Da Literatura e das normas - I
“As Vidas dos Outros”
Na mesma manhã da passada segunda-feira, em que o dislate de Rui Moreira chegava à comparação de posições críticas com a Stasi da defunta RDA evocada em As Vidas dos Outros, Eduardo Pitta punha em linha um “post”, que seria “resposta a uma leitora, M., filha de portugueses, nascida na antiga RDA, que tenta acompanhar o que se passa no nosso país, e tem dificuldade em perceber [«sinceramente não entendo»] os mecanismos de recepção cultural nos jornais e nos blogues”.Veja-se só a coincidência, ou a falta de imaginação no pretexto do argumentário...
Eu pratico a nomeação e o confronto directos, não a insinuação, mas sendo esta tão óbvia, aproveito então a oportunidade para também enunciar um ponto prévio, esclarecer uma regra e suscitar desde já alguns tópicos de reflexão.
Quero dizer em primeiro lugar que poucas coisas são para mim tão insultuosas como qualquer comparação com a RDA. Lembrar-se-ão alguns que, emocionado no momento da queda de Bagdad, que comparou ao 25 de Abril, o director do “Público”, José Manuel Fernandes, citou dois cépticos, Ana Sá Lopes e eu próprio, dizendo que estariam “com cara de comunistas na queda do Muro de Berlim”. Respondi-lhe dizendo também que o dito era tanto mais insultuoso quanto ele me conhecia o suficiente para saber o que directamente significou para mim a Queda do Muro, tanto que persisto em considerar em termos da minha vivência pessoal o 9 de Novembro de 1989 como a segunda grande data depois do 25 de Abril de 74.
Quanto a regras , aproveito para devidamente reiterar o seguinte: na apresentação desta página está escrito: “É isto um blog? Tecnicamente sim, mas o seu intento é outro. Letra de Forma será uma página de crítica e opinião, prosseguindo no espaço digital aquela que foi a minha actividade na imprensa ao longo de muito anos, (...) interessando menos, mesmo muito pouco, algumas das interacções características da blogosfera”. Entre outras razões, sou suficientemente leitor de blogues para me têr imposto como regra tentar evitar o imediatismo e os despiques taco-a-taco.
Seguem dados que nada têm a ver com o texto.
## /design/flow/design.v

```verilog
module IF_ID(
  input  wire        clk,
  input  wire        reset,
  input  wire        disable_IR,
  input  wire        kill,
  input  wire [31:0] Instruction_F,
  input  wire [31:0] NPC_F,
  output reg  [31:0] Instruction_D,
  output reg  [31:0] NPC_D
);
  always @(posedge clk or posedge reset) begin
    if (reset) begin
      Instruction_D <= 32'h00000000;  
      NPC_D         <= 32'b0;
    end else if (!disable_IR) begin
      Instruction_D <= kill ? 32'h00000000 : Instruction_F;
      NPC_D         <= NPC_F;
    end
  end
endmodule
module ID_EX (
    input  wire        clk,
    input  wire        reset,
    input  wire        RegWr_ID,
    input  wire        MemWr_ID,
    input  wire        MemRd_ID,
    input  wire        ALUSrc_ID,
    input  wire [2:0]  ALUop_ID,
    input  wire [1:0]  WBdata_ID,
    input  wire [31:0] A_ID,
    input  wire [31:0] B_ID,
    input  wire [31:0] Imm_ID,
    input  wire [31:0] NPC_ID,
    input  wire [4:0]  Rd_ID,
    input  wire [4:0]  Rs_ID,  
    input  wire [4:0]  Rt_ID,   
    input  wire        stall,
    output reg         RegWr_EX,
    output reg         MemWr_EX,
    output reg         MemRd_EX,
    output reg         ALUSrc_EX,
    output reg  [2:0]  ALUop_EX,
    output reg  [1:0]  WBdata_EX,
    output reg  [31:0] A_EX,
    output reg  [31:0] B_EX,
    output reg  [31:0] Imm_EX,
    output reg  [31:0] NPC_EX,
    output reg  [4:0]  Rd_EX,
    output reg  [4:0]  Rs_EX,  
    output reg  [4:0]  Rt_EX   
);
    always @(posedge clk or posedge reset) begin
        if (reset || stall) begin
            RegWr_EX  <= 1'b0;
            MemWr_EX  <= 1'b0;
            MemRd_EX  <= 1'b0;
            ALUSrc_EX <= 1'b0;
            ALUop_EX  <= 3'b000;
            WBdata_EX <= 2'b00;
            A_EX   <= 32'b0;
            B_EX   <= 32'b0;
            Imm_EX <= 32'b0;
            NPC_EX <= 32'b0;
            Rd_EX  <= 5'b0;
            Rs_EX  <= 5'b0;   
            Rt_EX  <= 5'b0;   
        end else begin
            RegWr_EX  <= RegWr_ID;
            MemWr_EX  <= MemWr_ID;
            MemRd_EX  <= MemRd_ID;
            ALUSrc_EX <= ALUSrc_ID;
            ALUop_EX  <= ALUop_ID;
            WBdata_EX <= WBdata_ID;
            A_EX   <= A_ID;
            B_EX   <= B_ID;
            Imm_EX <= Imm_ID;
            NPC_EX <= NPC_ID;
            Rd_EX  <= Rd_ID;
            Rs_EX  <= Rs_ID;  
            Rt_EX  <= Rt_ID; 
        end
    end
endmodule
module EX_MEM (
    input  wire        clk,
    input  wire        reset,
    input  wire        RegWr_EX,
    input  wire        MemWr_EX,
    input  wire        MemRd_EX,
    input  wire [1:0]  WBdata_EX,
    input  wire [31:0] ALUout_EX,
    input  wire [31:0] D_EX,
    input  wire [31:0] NPC_EX,
    input  wire [4:0]  Rd_EX,
    output reg         RegWr_MEM,
    output reg         MemWr_MEM,
    output reg         MemRd_MEM,
    output reg  [1:0]  WBdata_MEM,
    output reg  [31:0] ALUout_MEM,
    output reg  [31:0] D_MEM,
    output reg  [31:0] NPC_MEM,
    output reg  [4:0]  Rd_MEM
);
    always @(posedge clk or posedge reset) begin
        if (reset) begin
            RegWr_MEM  <= 1'b0;
            MemWr_MEM  <= 1'b0;
            MemRd_MEM  <= 1'b0;
            WBdata_MEM <= 2'b00;
            ALUout_MEM <= 32'b0;
            D_MEM      <= 32'b0;
            NPC_MEM    <= 32'b0;
            Rd_MEM     <= 5'd0;
        end else begin
            RegWr_MEM  <= RegWr_EX;
            MemWr_MEM  <= MemWr_EX;
            MemRd_MEM  <= MemRd_EX;
            WBdata_MEM <= WBdata_EX;
            ALUout_MEM <= ALUout_EX;
            D_MEM      <= D_EX;
            NPC_MEM    <= NPC_EX;
            Rd_MEM     <= Rd_EX;
        end
    end
endmodule
module MEM_WB (
    input  wire        clk,
    input  wire        reset,
    input  wire        RegWrite_MEM,
    input  wire [4:0]  Rd_MEM,
    input  wire [1:0]  WBdata_MEM,
    input  wire [31:0] ALUout_MEM,
    input  wire [31:0] MemOut_MEM,
    input  wire [31:0] NPC3_MEM,
    output reg         RegWr_final,
    output reg  [4:0]  Rd_final,
    output reg  [1:0]  WBdata_final,
    output reg  [31:0] ALUout_final,
    output reg  [31:0] MemOut_final,
    output reg  [31:0] NPC3_final
);
    always @(posedge clk or posedge reset) begin
        if (reset) begin
            RegWr_final   <= 1'b0;
            Rd_final      <= 5'd0;
            WBdata_final  <= 2'b00;
            ALUout_final  <= 32'b0;
            MemOut_final  <= 32'b0;
            NPC3_final    <= 32'b0;
        end else begin
            RegWr_final   <= RegWrite_MEM;
            Rd_final      <= Rd_MEM;
            WBdata_final  <= WBdata_MEM;
            ALUout_final  <= ALUout_MEM;
            MemOut_final  <= MemOut_MEM;
            NPC3_final    <= NPC3_MEM;
	end	  
    end
endmodule
```

## /design/flow/run.sh

```bash
#!/bin/bash
# OpenROAD 26Q1-2900-gdf79404cd8, Yosys 0.63+post, stock flow scripts
make -C /OpenROAD-flow-scripts/flow DESIGN_CONFIG=/design/flow/config.mk WORK_HOME=/design/flow/orfs finish
```

## /design/flow/config.mk

```make
export PLATFORM = sky130hd
export DESIGN_NAME = EX_MEM
export DESIGN_NICKNAME = EX_MEM
export VERILOG_FILES = /design/flow/design.v
export SDC_FILE = /design/flow/constraint.sdc
export NUM_CORES = 4
export LEC_CHECK = 1
export CORE_UTILIZATION = 30
```

## /design/flow/constraint.sdc

```tcl
current_design EX_MEM

set clk_period 1.0
set clk_io_pct 0.2

create_clock -name clk0 -period $clk_period [get_ports {clk}]

set non_clock_inputs [all_inputs -no_clocks]
set_input_delay [expr $clk_period * $clk_io_pct] -clock clk0 $non_clock_inputs
set_output_delay [expr $clk_period * $clk_io_pct] -clock clk0 [all_outputs]
```

==> impl_metrics.tcl <==
# yosys + openroad results
set metrics [dict create \
    status "finished, violations left" \
    violations "negative setup slack" \
    track_usage_pct 17.6 \
    cts.path.max_buffers 2 \
    power.total_mw 7.87 \
    min_path_type "in -> reg" \
    hold_depth 1 \
    io_buffer_count 213 \
    vias 1726 \
    num_rows 33 \
    rsz0062_at_grt "true" \
    coreArea_um2 8380 \
    place_inst 430 \
    die_w_um 96.1 \
    fmax_mhz 923 \
    core_util_floorplan_pct 31.7 \
    max_stage_delay_ns 0.42 \
    crit_family "flip-flops" \
    drive_gt1_share_pct 37.4 \
    min_from "ALUout_EX[19]" \
    cts.clk_slew.worst_paths_ns 0.11 \
    path_buffers 1 \
    dp_hpwl_um 6290 \
    internal_power_mw 6.20 \
    postCtsHoldBufs 0 \
    final_hold_viol_count 0 \
    netlist_area_um2 2660 \
    final_layout_top_logic_cells "clkdlybuf4s50_1 (107), dfrtp_1 (106), buf_2 (106)" \
    synth_seq_share_pct 99.9 \
    routed_wl_um 7940 \
    antenna_found_initial 1 \
    worstPathArrival_ns 0.88 \
    critPathLaunchType "register" \
    drv_slew 0 \
    vdd_ir_drop_max_uv 702 \
    via_per_inst 3.87 \
    yosys_cells 107 \
    cp_max_fo 1 \
    dp_slack_ns -0.0495 \
    logic_family "buffers and inverters" \
    ys_sh_simple_pct 0 \
    place.gp.congestion 0.878 \
    power_frac_comb_pct 9.2 \
    drt_iter0_markers 38 \
    cp.required_ns 0.80 \
    ys_sh_adder_pct 0 \
    die_h_um 96.1 \
    first_pass_iters 4 \
    cts_buffers 9 \
    placed_area_um2 5010 \
    mux_area_share_pct 0 \
    final.fill_count 700 \
    grt_pass1_vias 1622 \
    avgSynthCellArea_um2 24.8 \
    finalCriticalPeriod_ns 1.08 \
    chip_area_um2 9230 \
    setup_viol 106 \
    swShare_pct 21.2 \
    ant_nets 0 \
    path_depth 1 \
    ys_types 2 \
    comb_cells 0 \
    final_cell_area_um2 4680 \
    switching_power_mw 1.67 \
    postCtsSetupBuffers 0 \
    grt_max_degree 31 \
    drc_errors 0 \
    finalClockPeriodUsage_pct 108 \
    flow.area_growth_from_synthesis_pct 76.2 \
    synth_chip_area_um2 2660 \
    startpoint "ALUout_MEM[15]" \
    clock_power_share_pct 33.1 \
    power.leakage_nw 2.21 \
    logic_area_um2 0 \
    ios 214 \
    grt_overflow_total 0 \
    synth_cells 107 \
    wl_per_cell_um 17.8 \
    critPathKind "reg -> out" \
    synth_flops 106 \
    p_seq_share_pct 57.7 \
    aoi_share_pct 0 \
    endpoint_kind "primary output" \
    power.density_nw_per_um2 1680 \
    yosys_warnings 1 \
    cts.sinks 106 \
    slew_headroom_pct 86.5 \
    grt_pass1_wl_um 10700 \
    cpMaxStageDelayCell "dfrtp_1" \
    fin_cells 446 \
    worst_slack_ns -0.0831 \
    mostFrequentLayoutCell "clkdlybuf4s50_1" \
    cp_cell_sequence "buf_2" \
    h-tree-depth 3 \
    cts_tree "built" \
    root_buffer "clkbuf_8" \
    worstMarginPinSlew_ns 0.201 \
    warning_count 28 \
    final_core_util_pct 55.8 \
    max_cap_violations 0 \
    ys_sh_xor_pct 0 \
]
-- final timing paths --
path                                  end  slack [ns]
worst max-delay path       ALUout_MEM[15]       -0.08
worst min-delay path       ALUout_MEM[19]        0.26
max in group asynchronous     NPC_MEM[24]        0.49
min in group asynchronous  ALUout_MEM[13]        0.31
-- metal layers --
metal / track usage, % / up-vias / wire length, um
met5: 0 / - / 0
met4: 1.87 / 0 / 43
met3: 5.62 / 4 / 864
met2: 24.5 / 95 / 3780
met1: 29.7 / 844 / 3250
li1: - / 783 / -
-- synthesized netlist by cell type --
| cell type | number | area share, % |
|---|---|---|
| dfrtp_1 | 106 | 100 |
| inv_1 | 1 | 0.14 |
-- cells by family after synthesis --
kind of cell,count (synthesis)
flops,106
buf+inv,1
-- stage by stage --
| step | TNS [ns] | hold WS, ns |
|---|---|---|
| 3_5_place_dp | -0.150 | 0.648 |
| 3_3_place_gp | -0.150 | 0.644 |
| 2_1_floorplan | -50.19 | 0.231 |
| 5_1_grt | -9.16 | 0.226 |
| 6_report | -3.14 | 0.261 |
| 4_1_cts | -5.81 | 0.246 |
-- cell type report --
class / instances / area [um^2] / area share [%]
diodes: 1 / 2.50 / 0.0535
clock buffers: 9 / 124 / 2.65
clock inverters: 6 / 73.8 / 1.58
inverters: 1 / 7.51 / 0.160
flip-flops and latches: 106 / 2650 / 56.7
well taps: 105 / 131 / 2.81
repair buffers: 218 / 1690 / 36.1
-- registers in the layout, summed over array words and instances (netlist names) --
name        count
ALUout_MEM     32
D_MEM          32
NPC_MEM        32
Rd_MEM          5
WBdata_MEM      2
MemRd_MEM       1
MemWr_MEM       1
RegWr_MEM       1
-- repair_timing --
item,4_1_cts,5_1_grt
gates cloned,0,0
gates resized,339,0
setup endpoints to repair,106,106
-- power groups by stage --
stage / logic, mW / clock network [mW] / registers, mW
after CTS: 0.747 / 2.70 / 4.54
after global routing: 0.798 / 2.90 / 4.57
final: 0.727 / 2.61 / 4.54
Power is estimated from default activity; no workload was simulated.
Mas sou suficientemente leitor de blogues para também acompanhar de há muito, entre outros, o Da Literatura e o que nele escreve Eduardo Pitta. Começando por dizer que, desde um post que foi o primeiro a fundadamente contestar a possibilidade do suposto “arrastão” a vários outros sobre uniões de facto, etc, apreciei com relevo muito do que escreveu. Mas também o leio o suficiente para tomar nota que, entre percursos na restauração, receitas finas e divagações sobre “hotéis de charme”, por um lado, e um impetinente tartufismo socrático que dele tem feito um dos mais destacados reprodutores do actual discurso governativo na blogosfera, Eduardo Pitta nos tem fornecido abundante material para se proceder a um “close reading” – retomando uma designação por ele tão apreciada.
Acho portanto que há de facto matéria para discutir os “mecanismos de recepção cultural nos jornais e nos blogues” de que ele fala, sem outras considerações extravagantes.